Material for this exercise
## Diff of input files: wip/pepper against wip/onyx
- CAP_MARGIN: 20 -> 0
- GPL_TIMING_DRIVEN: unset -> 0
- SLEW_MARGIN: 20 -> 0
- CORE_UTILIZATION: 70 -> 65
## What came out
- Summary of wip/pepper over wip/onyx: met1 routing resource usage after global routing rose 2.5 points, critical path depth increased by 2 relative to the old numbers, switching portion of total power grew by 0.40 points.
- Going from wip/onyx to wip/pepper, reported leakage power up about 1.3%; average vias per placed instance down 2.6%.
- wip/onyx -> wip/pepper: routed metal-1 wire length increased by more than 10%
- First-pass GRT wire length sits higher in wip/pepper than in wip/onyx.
From an optimization exercise on the open Yosys and OpenROAD flow, aimed at small area; shortcuts taken in it are not production practice.
The RTL was checked by simulation tests, not by an equivalence proof against the original design.
No activity file was given, so power comes from the tool's default toggle rates.

`flow/flow/run.sh`:
```
#!/bin/bash
# The standard layout (the standard.sh, unchanged synthesis) with two knobs:
# ports are buffered with the smallest buffer, and clock tree synthesis uses
# clkbuf_8 sink clusters without dummy loads. All output goes to flow.log here;
# ORFS keeps each step's own log under orfs/logs/.
set -euo pipefail
cd "$(dirname "$0")/.."
bash standard.sh \
	"BUFFER_PORTS_ARGS=-buffer_cell sky130_fd_sc_hd__buf_1" \
	"CTS_ARGS=-sink_clustering_enable -repair_clock_nets -dont_use_dummy_load -buf_list sky130_fd_sc_hd__clkbuf_8 -sink_clustering_size 16 -sink_clustering_max_diameter 60" \
	finish > flow.log 2>&1
```
`flow/standard.sh`:
```
#!/bin/bash
# synth_recipe.tcl (not shown) runs the flow's synth.tcl, then flattens the netlist and writes it again
# the make line also repeats each setting of config.mk as NAME=value (left out here)
make -C /OpenROAD-flow-scripts/flow DESIGN_CONFIG=/design/flow/config.mk WORK_HOME=/design/flow/orfs CLKGATE_MAP_FILE= SYNTH_SCRIPT=/design/flow/synth_recipe.tcl "${@:-finish}"
```
`flow/config.mk`:
```
export PLATFORM = sky130hd
export DESIGN_NAME = tcpcRegisterFile
export DESIGN_NICKNAME = tcpcRegisterFile
export VERILOG_FILES = /design/flow/design.v
export SDC_FILE = /design/flow/constraint.sdc
export NUM_CORES = 4
export LEC_CHECK = 0
export CAP_MARGIN = 20
export CORE_MARGIN = 2
export CORE_UTILIZATION = 70
export SLEW_MARGIN = 20
export SYNTH_HIERARCHICAL = 1
export SYNTH_MINIMUM_KEEP_SIZE = 0
```
`flow/constraint.sdc`:
```
create_clock -name core_clock -period 5.0 [get_ports {CLK}]
set_input_delay 1.0000 -clock core_clock [delete_from_list [all_inputs] [get_ports {CLK}]]
set_output_delay 1.0000 -clock core_clock [all_outputs]
set_load 0.01 [all_outputs]
```
What follows belongs to an exercise in optimizing a design on an open flow for small area, a short achievable clock period and few clock cycles per item; a production flow would make more cautious choices.
Function was checked by simulation only, so behaviour that the tests miss may differ from the original.
Power figures rest on the tool's default switching activity, not on a simulated workload.

[run.sh]
#!/bin/bash
# synth_recipe.tcl (not shown) runs the flow's synth.tcl, then flattens the netlist and writes it again
# the make line also repeats each setting of config.mk as NAME=value (left out here)
make -C /OpenROAD-flow-scripts/flow DESIGN_CONFIG=/design/flow/config.mk WORK_HOME=/design/flow/orfs CLKGATE_MAP_FILE= SYNTH_SCRIPT=/design/flow/synth_recipe.tcl finish
[config.mk]
export PLATFORM = sky130hd
export DESIGN_NAME = min_priority_queue_core
export DESIGN_NICKNAME = min_priority_queue_core
export VERILOG_FILES = /design/flow/design.v
export SDC_FILE = /design/flow/constraint.sdc
export NUM_CORES = 4
export LEC_CHECK = 0
export CAP_MARGIN = 20
export CORE_MARGIN = 2
export CORE_UTILIZATION = 40
export SLEW_MARGIN = 20
[constraint.sdc]
create_clock -name core_clock -period 9.0 [get_ports {clock}]
set_input_delay 1.8000 -clock core_clock [delete_from_list [all_inputs] [get_ports {clock}]]
set_output_delay 1.8000 -clock core_clock [all_outputs]
set_load 0.01 [all_outputs]
[design.v]
package mpq_pkg;
   localparam int CAPACITY_DEF = 64;
   localparam int KEY_W        = 32;
   localparam int OPCODE_W     = 2;
   localparam int COUNT_W      = 7;
   localparam int STATUS_W     = 2;
   localparam logic [OPCODE_W-1:0] OP_INSERT = 2'd0;
   localparam logic [OPCODE_W-1:0] OP_REMOVE = 2'd1;
   localparam logic [OPCODE_W-1:0] OP_PEEK   = 2'd2;
   localparam logic [STATUS_W-1:0] ST_OK    = 2'd0;
   localparam logic [STATUS_W-1:0] ST_EMPTY = 2'd1;
   localparam logic [STATUS_W-1:0] ST_FULL  = 2'd2;
   typedef struct packed {
      logic [OPCODE_W-1:0]     opcode;
      logic signed [KEY_W-1:0] key;
   } req_item_type;
   typedef struct packed {
      logic signed [KEY_W-1:0] min_key;
      logic [COUNT_W-1:0]      entry_count;
      logic [STATUS_W-1:0]     status;
   } rsp_item_type;
endpackage
Context: an optimization exercise on an open-source flow, tuned for small area, a short achievable clock period and few clock cycles per item. The choices shown serve that exercise and are no tape-out recipe. The RTL was checked by simulation tests, not by an equivalence proof against the original design. Power and IR drop assume default switching activity.

v24:
==> flow/design.v <==
package sha1_pkg;
  localparam int unsigned NumChain  = 5;
  localparam int unsigned NumSched  = 16;
  localparam int unsigned NumRounds = 80;
  localparam int unsigned CountW    = 61;
  localparam logic [NumChain*32-1:0] Iv = {
    32'hc3d2e1f0, 32'h10325476, 32'h98badcfe, 32'hefcdab89, 32'h67452301
  };
  localparam logic [7:0] PadByte = 8'h80;
  typedef enum logic [1:0] {
    PH_CH  = 2'd0,
    PH_PAR = 2'd1,
    PH_MAJ = 2'd2,
    PH_PAR2 = 2'd3
  } sha1_phase_e;
  function automatic logic [31:0] sha1_k(sha1_phase_e ph);
    logic [31:0] k;
    case (ph)
      2'd0:    k = 32'h5a827999;
      2'd1:    k = 32'h6ed9eba1;
      2'd2:    k = 32'h8f1bbcdc;
      default: k = 32'hca62c1d6;
    endcase
    sha1_k = k;
  endfunction
  typedef struct packed {
    logic take_byte;   
    logic pad_push;    
    logic fill_push;   
    logic fill_len;    
    logic load_vars;   
    logic round;       
    logic add_chain;   
    logic emit_next;   
    logic finish;      
  } sha1_cmd_t;
  typedef struct packed {
    logic blk_end;     
    logic len_fits;    
    logic widx_last;   
    logic round_last;
    logic word_last;
  } sha1_stat_t;
endpackage
module sha1_message_digest (
  input  logic        clk_i,
  input  logic        rst_ni,
  input  logic        in_valid_i,
  output logic        in_ready_o,
  input  logic [7:0]  data_byte_i,
  input  logic        byte_present_i,
  input  logic        last_i,
  output logic        out_valid_o,
  input  logic        out_ready_i,
  output logic [31:0] digest_word_o,
  output logic [2:0]  word_index_o,
  output logic        last_word_o
);
  localparam logic [1:0] S_IN   = 2'd0;   
  localparam logic [1:0] S_PAD  = 2'd1;   
  localparam logic [1:0] S_FILL = 2'd2;   
  function automatic logic [31:0] rotl(logic [31:0] x, int unsigned n);
    rotl = (x << n) | (x >> (32 - n));
  endfunction
  function automatic logic [31:0] add32(logic [31:0] x, logic [31:0] y);
    logic [31:0] g, p, gn, pn;
    g = x & y;
    p = x ^ y;
    for (int d = 1; d < 32; d = d * 2) begin
      gn = g;
      pn = p;
      for (int i = d; i < 32; i++) begin
        gn[i] = g[i] | (p[i] & g[i-d]);
        pn[i] = p[i] & p[i-d];
      end
      g = gn;
      p = pn;
    end
    add32 = (x ^ y) ^ {g[30:0], 1'b0};
  endfunction
  function automatic logic [31:0] add3(logic [31:0] x, logic [31:0] y, logic [31:0] z);
    logic [31:0] sv, cv;
    sv = x ^ y ^ z;
    cv = (x & y) | (x & z) | (y & z);
    add3 = add32(sv, {cv[30:0], 1'b0});
  endfunction
  function automatic logic [31:0] iv(int unsigned i);
    iv = sha1_pkg::Iv[32*i +: 32];
  endfunction
  logic [31:0] ib_q [16];          
  logic [31:0] w_q [16];           
  logic [31:0] a_q, b_q, c_q, d_q, e_q;
  logic [31:0] h_q [5];
  logic [31:0] pre_q;              
  logic        pv_q;               
  logic [6:0]  pt_q;               
  logic [1:0]  ph_q;               
  logic        end_q;              
  logic        bnd_q;              
  logic [1:0]  phn_q;              
  logic [6:0]  pt_d1;
  logic [6:0]  pt_d;
  logic        busy_q;             
  logic        efin_q;             
  logic        ibf_q;              
  logic        ifin_q;             
  logic [3:0]  fidx_q;             
  logic [60:0] cnt_q;              
  logic [1:0]  st_q;
  logic        len_ok_q;           
  logic        init_q;             
  logic        out_q;              
  logic [2:0]  oidx_q;
  logic        last_q;             
  logic        rv_q, sv_q;
  logic [9:0]  rb_q, sb_q;         
  logic       r_last, r_pres, r_free, acc, in_acc, take, pad_do, fill_do;
  logic [7:0] r_byte;
  logic [1:0] pos;
  assign {r_last, r_pres, r_byte} = rb_q;
  assign pos = cnt_q[1:0];
  assign in_acc     = rv_q && (st_q == S_IN) && (!r_pres || !ibf_q);
  assign take       = in_acc && r_pres;
  assign r_free     = !rv_q || in_acc;
  assign in_ready_o = !sv_q;
  assign acc        = in_valid_i && !sv_q;
  assign pad_do     = (st_q == S_PAD) && !ibf_q;
  assign fill_do    = (st_q == S_FILL) && !ibf_q;
  always_ff @(posedge clk_i) begin
    if (r_free) begin
      rb_q <= sv_q ? sb_q : {last_i, byte_present_i, data_byte_i};
    end else if (acc) begin
      sb_q <= {last_i, byte_present_i, data_byte_i};
    end
  end
  logic [3:0]  wr_idx;
  logic [3:0]  lane_en;
  logic [31:0] wr_data, fill_word;
  assign fill_word = !len_ok_q          ? 32'd0 :
                     (fidx_q == 4'd14)  ? cnt_q[60:29] :
                     (fidx_q == 4'd15)  ? {cnt_q[28:0], 3'b000} : 32'd0;
  always_comb begin
    wr_idx  = cnt_q[5:2];
    lane_en = 4'b0000;
    wr_data = {4{r_byte}};
    if (take) begin
      lane_en = 4'b1000 >> pos;
    end else if (pad_do) begin
      lane_en = 4'b1111 >> pos;
      wr_data = {4{sha1_pkg::PadByte}} & (32'hff000000 >> {pos, 3'b000});
    end else if (fill_do) begin
      wr_idx  = fidx_q;
      lane_en = 4'b1111;
      wr_data = fill_word;
    end
  end
  always_ff @(posedge clk_i) begin
    for (int i = 0; i < 16; i++) begin
      for (int l = 0; l < 4; l++) begin
        if (lane_en[l] && wr_idx == 4'(i)) ib_q[i][8*l +: 8] <= wr_data[8*l +: 8];
      end
    end
  end
  always_ff @(posedge clk_i) begin
    if (init_q || (fill_do && fidx_q == 4'd15 && len_ok_q)) begin
      cnt_q <= '0;
    end else if (take) begin
      cnt_q <= cnt_q + 61'd1;
    end
  end
  logic chain_do, start, pt_end;
  assign pt_end   = end_q;
  assign chain_do = busy_q && pt_end && !pv_q && !out_q;
  assign start    = ibf_q && (!busy_q || chain_do);
  logic [31:0] w_new;
  assign w_new = rotl(w_q[13] ^ w_q[8] ^ w_q[2] ^ w_q[0], 1);
  always_ff @(posedge clk_i) begin
    if (start) begin
      for (int i = 0; i < 16; i++) w_q[i] <= ib_q[i];
    end else begin
      for (int i = 0; i < 15; i++) w_q[i] <= w_q[i+1];
      w_q[15] <= w_new;
    end
  end
  logic [1:0]  ph, ph_d;
  logic [31:0] k, ee_q, kw_q;
  logic        pv_d;
  assign ph   = ph_q;
  assign pv_d = busy_q && !pt_end;
  always_comb begin
    ph_d = ph_q;
    if (start) begin
      ph_d = 2'd0;
    end else if (busy_q && !pt_end && bnd_q) begin
      ph_d = ph_q + 2'd1;
    end
  end
  assign pt_d1 = pt_d + 7'd1;
  always_comb begin
    pt_d = pt_q;
    if (start) begin
      pt_d = 7'd0;
    end else if (busy_q && !pt_end) begin
      pt_d = pt_q + 7'd1;
    end
  end
  logic [1:0]  ph_n;
  logic [31:0] kw0, kwn;
  assign ph_n = phn_q;
  assign kw0  = add32(32'h5a827999, ib_q[0]);
  always_comb begin
    case (ph_n)
      2'd0:    k = 32'h5a827999;
      2'd1:    k = 32'h6ed9eba1;
      2'd2:    k = 32'h8f1bbcdc;
      default: k = 32'hca62c1d6;
    endcase
  end
  assign kwn = add32(k, w_q[1]);
  logic [31:0] a_d, b_d, c_d, d_d, e_d;
  logic [31:0] fp_q, fq_q;
  logic [31:0] c_r, d_r;
  assign c_r = pv_q ? rotl(b_q, 30) : c_q;
  assign d_r = pv_q ? c_q : d_q;
  always_ff @(posedge clk_i) begin
    ee_q  <= pv_d ? d_d : e_d;
    kw_q  <= start ? kw0 : kwn;
    pre_q <= add32(ee_q, kw_q);
    case (ph)
      2'd0: begin
        fp_q <= c_r;
        fq_q <= d_r;
      end
      2'd2: begin
        fp_q <= c_r | d_r;
        fq_q <= c_r & d_r;
      end
      default: begin
        fp_q <= ~(c_r ^ d_r);
        fq_q <= c_r ^ d_r;
      end
    endcase
  end
  logic [31:0] f, t;
  logic [31:0] sum [5];
  logic [31:0] ra, t_s, t_c, t_c1, t_c0;
  assign ra   = rotl(a_q, 5);
  assign f    = (b_q & fp_q) | (~b_q & fq_q);
  assign t_s  = ra ^ pre_q ^ f;
  assign t_c1 = (ra & pre_q) | (ra & fp_q) | (pre_q & fp_q);
  assign t_c0 = (ra & pre_q) | (ra & fq_q) | (pre_q & fq_q);
  assign t_c  = (b_q & t_c1) | (~b_q & t_c0);
  assign t    = add32(t_s, {t_c[30:0], 1'b0});
  assign sum[0] = h_q[0] + a_q;
  assign sum[1] = h_q[1] + b_q;
  assign sum[2] = h_q[2] + c_q;
  assign sum[3] = h_q[3] + d_q;
  assign sum[4] = h_q[4] + e_q;
  always_comb begin
    a_d = a_q; b_d = b_q; c_d = c_q; d_d = d_q; e_d = e_q;
    if (pv_q) begin
      a_d = t;
      b_d = a_q;
      c_d = rotl(b_q, 30);
      d_d = c_q;
      e_d = d_q;
    end else if (chain_do) begin
      if (init_q || efin_q) begin
        a_d = iv(0); b_d = iv(1); c_d = iv(2); d_d = iv(3); e_d = iv(4);
      end else begin
        a_d = sum[0]; b_d = sum[1]; c_d = sum[2]; d_d = sum[3]; e_d = sum[4];
      end
    end
  end
  always_ff @(posedge clk_i) begin
    a_q <= a_d;
    b_q <= b_d;
    c_q <= c_d;
    d_q <= d_d;
    e_q <= e_d;
    if (chain_do) begin
      for (int i = 0; i < 5; i++) h_q[i] <= init_q ? iv(i) : sum[i];
    end else if (out_q && out_ready_i && last_q) begin
      for (int i = 0; i < 5; i++) h_q[i] <= iv(i);
    end else if (out_q && out_ready_i) begin
      for (int i = 0; i < 4; i++) h_q[i] <= h_q[i+1];
      h_q[4] <= h_q[0];
    end
  end
  always_ff @(posedge clk_i or negedge rst_ni) begin
    if (!rst_ni) begin
      pv_q     <= 1'b0;
      pt_q     <= 7'd80;
      ph_q     <= 2'd3;
      end_q    <= 1'b1;
      bnd_q    <= 1'b0;
      phn_q    <= 2'd3;
      busy_q   <= 1'b1;
      efin_q   <= 1'b0;
      ibf_q    <= 1'b0;
      ifin_q   <= 1'b0;
      fidx_q   <= 4'd0;
      st_q     <= S_IN;
      len_ok_q <= 1'b0;
      init_q   <= 1'b1;
      out_q    <= 1'b0;
      oidx_q   <= 3'd0;
      last_q   <= 1'b0;
      rv_q     <= 1'b0;
      sv_q     <= 1'b0;
    end else begin
      if (r_free) begin
        rv_q <= sv_q || acc;
        sv_q <= 1'b0;
      end else if (acc) begin
        sv_q <= 1'b1;
      end
      pv_q <= pv_d;
      ph_q <= ph_d;
      pt_q  <= pt_d;
      end_q <= (pt_d == 7'd80);
      bnd_q <= (pt_d == 7'd19) || (pt_d == 7'd39) || (pt_d == 7'd59);
      phn_q <= (pt_d1 < 7'd20) ? 2'd0 : (pt_d1 < 7'd40) ? 2'd1 : (pt_d1 < 7'd60) ? 2'd2 : 2'd3;
      if (start) begin
        busy_q <= 1'b1;
        efin_q <= ifin_q;
      end else begin
        if (chain_do) busy_q <= 1'b0;
      end
      if (chain_do) begin
        init_q  <= 1'b0;
        if (efin_q) out_q <= 1'b1;
      end
      if (take) begin
        if (cnt_q[5:0] == 6'd63) ibf_q <= 1'b1;
      end
      if (start) begin
        ibf_q  <= 1'b0;
        ifin_q <= 1'b0;
      end
      case (st_q)
        S_IN: begin
          if (in_acc && r_last) st_q <= S_PAD;
        end
        S_PAD: begin
          if (pad_do) begin
            st_q <= S_FILL;
            if (cnt_q[5:2] == 4'd15) begin
              ibf_q    <= 1'b1;
              fidx_q   <= 4'd0;
              len_ok_q <= 1'b1;
            end else begin
              fidx_q   <= cnt_q[5:2] + 4'd1;
              len_ok_q <= (cnt_q[5:2] != 4'd14);
            end
          end
        end
        default: begin
          if (fill_do) begin
            fidx_q <= fidx_q + 4'd1;
            if (fidx_q == 4'd15) begin
              ibf_q <= 1'b1;
              if (len_ok_q) begin
                ifin_q   <= 1'b1;
                len_ok_q <= 1'b0;
                st_q     <= S_IN;
              end else begin
                len_ok_q <= 1'b1;
              end
            end
          end
        end
      endcase
      if (out_q && out_ready_i) begin
        if (last_q) begin
          out_q  <= 1'b0;
          oidx_q <= 3'd0;
          last_q <= 1'b0;
        end else begin
          oidx_q <= oidx_q + 3'd1;
          last_q <= (oidx_q == 3'd3);
        end
      end
    end
  end
  assign out_valid_o   = out_q;
  assign digest_word_o = h_q[0];
  assign word_index_o  = oidx_q;
  assign last_word_o   = last_q;
endmodule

Assigned task
Taking the entries above, write out exactly each line from the one holding "logic [31:0] c_r, d_r;" to the one holding "(~b_q & fq_q);", both included, and stop there.

Exercise result
  logic [31:0] c_r, d_r;
  assign c_r = pv_q ? rotl(b_q, 30) : c_q;
  assign d_r = pv_q ? c_q : d_q;
  always_ff @(posedge clk_i) begin
    ee_q  <= pv_d ? d_d : e_d;
    kw_q  <= start ? kw0 : kwn;
    pre_q <= add32(ee_q, kw_q);
    case (ph)
      2'd0: begin
        fp_q <= c_r;
        fq_q <= d_r;
      end
      2'd2: begin
        fp_q <= c_r | d_r;
        fq_q <= c_r & d_r;
      end
      default: begin
        fp_q <= ~(c_r ^ d_r);
        fq_q <= c_r ^ d_r;
      end
    endcase
  end
  logic [31:0] f, t;
  logic [31:0] sum [5];
  logic [31:0] ra, t_s, t_c, t_c1, t_c0;
  assign ra   = rotl(a_q, 5);
  assign f    = (b_q & fp_q) | (~b_q & fq_q);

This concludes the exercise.